Lobster fishing

Maine Lobster Fishers Ask Supreme Court to Stop Rules to Help Whales

New rules make an approximately 950-square-mile area of the Gulf of Maine essentially off limits to lobster fishing from October to January

AP

FILE – A North Atlantic right whale feeds on the surface of Cape Cod bay off the coast of Plymouth, Mass., March 28, 2018. A federal appeals court on Tuesday, Nov. 16, 2021, reinstated protections for endangered right whales in waters off New England. (AP Photo/Michael Dwyer, File)

Members of the Maine lobster fishing industry are asking the U.S. Supreme Court to block new fishing restrictions designed to protect a rare species of whale.

The rules, designed to protect North Atlantic right whales, have been the subject of court action in recent weeks. New rules make an approximately 950-square-mile area of the Gulf of Maine essentially off limits to lobster fishing from October to January.

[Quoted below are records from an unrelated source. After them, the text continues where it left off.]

== ember ==
// Optimized_Wallace
module Optimized_Wallace(
    input clk, rst,
    input [15:0] A, B,
    output reg [31:0] PRODUCT
);
make LEC_CHECK=0 CAP_MARGIN=20 CORE_MARGIN=2 CORE_UTILIZATION=40 CTS_CLUSTER_DIAMETER=337 CTS_CLUSTER_SIZE=16 MAX_ROUTING_LAYER=met4 PLACE_DENSITY_LB_ADDON=0.01 SLEW_MARGIN=20 finish   # period 3.0 ns
run.sh (not shown) runs the stock make flow with config.mk's settings and CLKGATE_MAP_FILE=.
ember: PASS, flow complete, no timing, DRC or antenna violations
Modified inputs, juniper compared to ember
Settings: CORE_UTILIZATION now 67, was 40; MAX_ROUTING_LAYER no longer set, was met4; CTS_CLUSTER_SIZE no longer set, was 16; CTS_CLUSTER_DIAMETER no longer set, was 337; PLACE_DENSITY_LB_ADDON no longer set, was 0.01; the clock period (ns, I/O delays scaled along) now 1.42, was 3.0.
### Flow results
- In juniper the implementation ran to completion but is not tape-out ready, as the final checks report setup timing.
- In juniper the number of inserted diodes turned out 1 higher than in ember.
- Diff ember and juniper: number of optimization iterations in the first detailed-route pass lower in ember
- The maximum fanout count along the critical path number comes out lower for ember vs juniper.
- Clock share of power for juniper: 2.4 points up relative to ember
- Run comparison: ember group drawing the most power registers; juniper group drawing the most power combinational logic
- Wire length (higher): juniper
- juniper — growth of design area from synthesis to finish 19 points higher, ember as reference
- Changes observed in juniper relative to ember: number of cells on the worst hold path increased by 3 relative to the old numbers, length in cells of the worst reg-to-reg path decreased by 3 relative to the old numbers, power per cell area increased by 130% relative to the old numbers.
- juniper vs ember on delay of the slowest critical-path stage: juniper is the lower one.
The following lists how onyx was set up differently from juniper:
Settings: ABC_AREA now 1, previously not set; CTS_CLUSTER_DIAMETER now 333, previously not set; CORE_UTILIZATION now 72, was 67; SETUP_SLACK_MARGIN now 0.3, previously not set; the clock period (ns, I/O delays scaled along) now 1.53, was 1.42.
Notes after the runs:
- In the summary table, onyx is marked failed, with error DPL-0033 raised in 4_1_cts.
- From juniper to onyx the numbers moved as follows: half-perimeter wire length after detailed placement +about 18%; share of the yosys chip area belonging to registers -2.8 points; post-synthesis share of cell area spent on and, or, nand and nor gates +1.3 points.
- | area share of fa/ha/maj cells after synthesis | onyx vs juniper | 1.8 points lower |
- Between juniper and onyx, count of cell types in the netlist decreased.
- onyx vs juniper — core utilization before placement rose 4.5 points.
- Compared with juniper, onyx shows total cell area reported by yosys after synthesis that has gone up by a few percent.
- juniper -> onyx: synthesized cell count increased by more than a quarter
- onyx: total core area 0.58% below juniper
- Area fraction in compound gates after synthesis: onyx < juniper
- | die size | onyx vs juniper | about 1.3% lower |
#### Input delta (willow over onyx)
Settings: PLACE_DENSITY_LB_ADDON now 0.01, previously not set; CTS_CLUSTER_SIZE now 75, previously not set; CAP_MARGIN now 0, was 20; GPL_ROUTABILITY_DRIVEN now 0, previously not set; CTS_CLUSTER_DIAMETER now 224, was 333; SETUP_SLACK_MARGIN now 0.18, was 0.3; SLEW_MARGIN now 5, was 20.
Results
Of the runs willow and onyx, none of them finished clean. willow failed in 5_1_grt with GRT-0232. Comparing onyx with willow, the post-synth design cell area came out essentially unchanged. ~same cell count after placement in willow and onyx. Comparing onyx against willow, there is no change at all in synthesized netlist cell count.
Input changes introduced in violet (baseline for comparison: willow):
Settings: CTS_CLUSTER_SIZE: 75 -> unset; ABC_AREA: 1 -> unset; GPL_ROUTABILITY_DRIVEN: 0 -> unset; SETUP_SLACK_MARGIN: 0.18 -> unset; SLEW_MARGIN: 5 -> 20; CAP_MARGIN: 0 -> 20; CTS_CLUSTER_DIAMETER: 224 -> unset; PLACE_DENSITY_LB_ADDON: 0.01 -> unset; CORE_UTILIZATION: 72 -> 71; the clock period (ns, I/O delays scaled along): 1.53 -> 0.906.
### Flow results
In violet the synthesized net count turned out 446 lower than in willow. In the metrics for willow and violet, the one carrying the higher xor and xnor fraction of the mapped netlist area is violet. Of willow and violet, the run reporting the higher minimum setup slack after placement was willow. violet is listed as incomplete: the tool reported an error in 4_1_cts and the run ended there. Summary — post-synthesis share of cell area spent on and, or, nand and nor gates, violet relative to willow: lower, by 1.3 points. Summary: with willow as the reference, core area in violet moved down by a few percent. In the metrics for willow and violet, the one carrying the lower count of different cell masters after synthesis is willow. Relative to willow, number of cell instances after yosys synthesis decreased by about 26% in violet. Note that the cell total after placement recorded for willow amounts to 1.20 times the value seen in violet. Going from willow to violet, chip area line of the yosys report lost 1000 sq um, area after synthesis has decreased, vertical die dimension has decreased.

---

== v49 ==
Optimized_Wallace again, from the RTL that the note above started with.
// Optimized_Wallace
module Optimized_Wallace(
    input clk, rst,
    input [15:0] A, B,
    output reg [31:0] PRODUCT
);
==> flow/config.mk <==
export PLATFORM = sky130hd
export DESIGN_NAME = Optimized_Wallace
export DESIGN_NICKNAME = Optimized_Wallace
export VERILOG_FILES = /design/flow/design.v
export SDC_FILE = /design/flow/constraint.sdc
export NUM_CORES = 4
export LEC_CHECK = 0
export CAP_MARGIN = 40
export CELL_PAD_IN_SITES_DETAIL_PLACEMENT = 1
export CORE_ASPECT_RATIO = 0.84
export CORE_MARGIN = 2
export CORE_UTILIZATION = 33
export CTS_CLUSTER_DIAMETER = 125
export CTS_CLUSTER_SIZE = 24
export MIN_ROUTING_LAYER = met2
export PLACE_DENSITY_LB_ADDON = 0.03
export SETUP_SLACK_MARGIN = 0.59
export SLEW_MARGIN = 20
==> flow/constraint.sdc <==
create_clock -name core_clock -period 3.0 [get_ports {clk}]
set_input_delay 0.6000 -clock core_clock [delete_from_list [all_inputs] [get_ports {clk}]]
set_output_delay 0.6000 -clock core_clock [all_outputs]
set_load 0.01 [all_outputs]
v49 closes out successfully: all stages finished, all timing, DRC and antenna checks passed.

The Maine Lobstering Union won emergency relief to stop the closure of the lobstering grounds. But the 1st U.S. Circuit Court of Appeals ruled last month that the closure is back on.

The lobstering union and others filed an emergency application with the high court on Nov. 24 asking it to vacate the appeals court's decision, court documents state.

New federal lobster fishing rules from NOAA meant to protect right whales from entanglements are being protested by lobstermen and politicians in Maine.

The whales number fewer than 340 and they're vulnerable to lethal entanglement in fishing gear. They're also at risk of collisions with ships.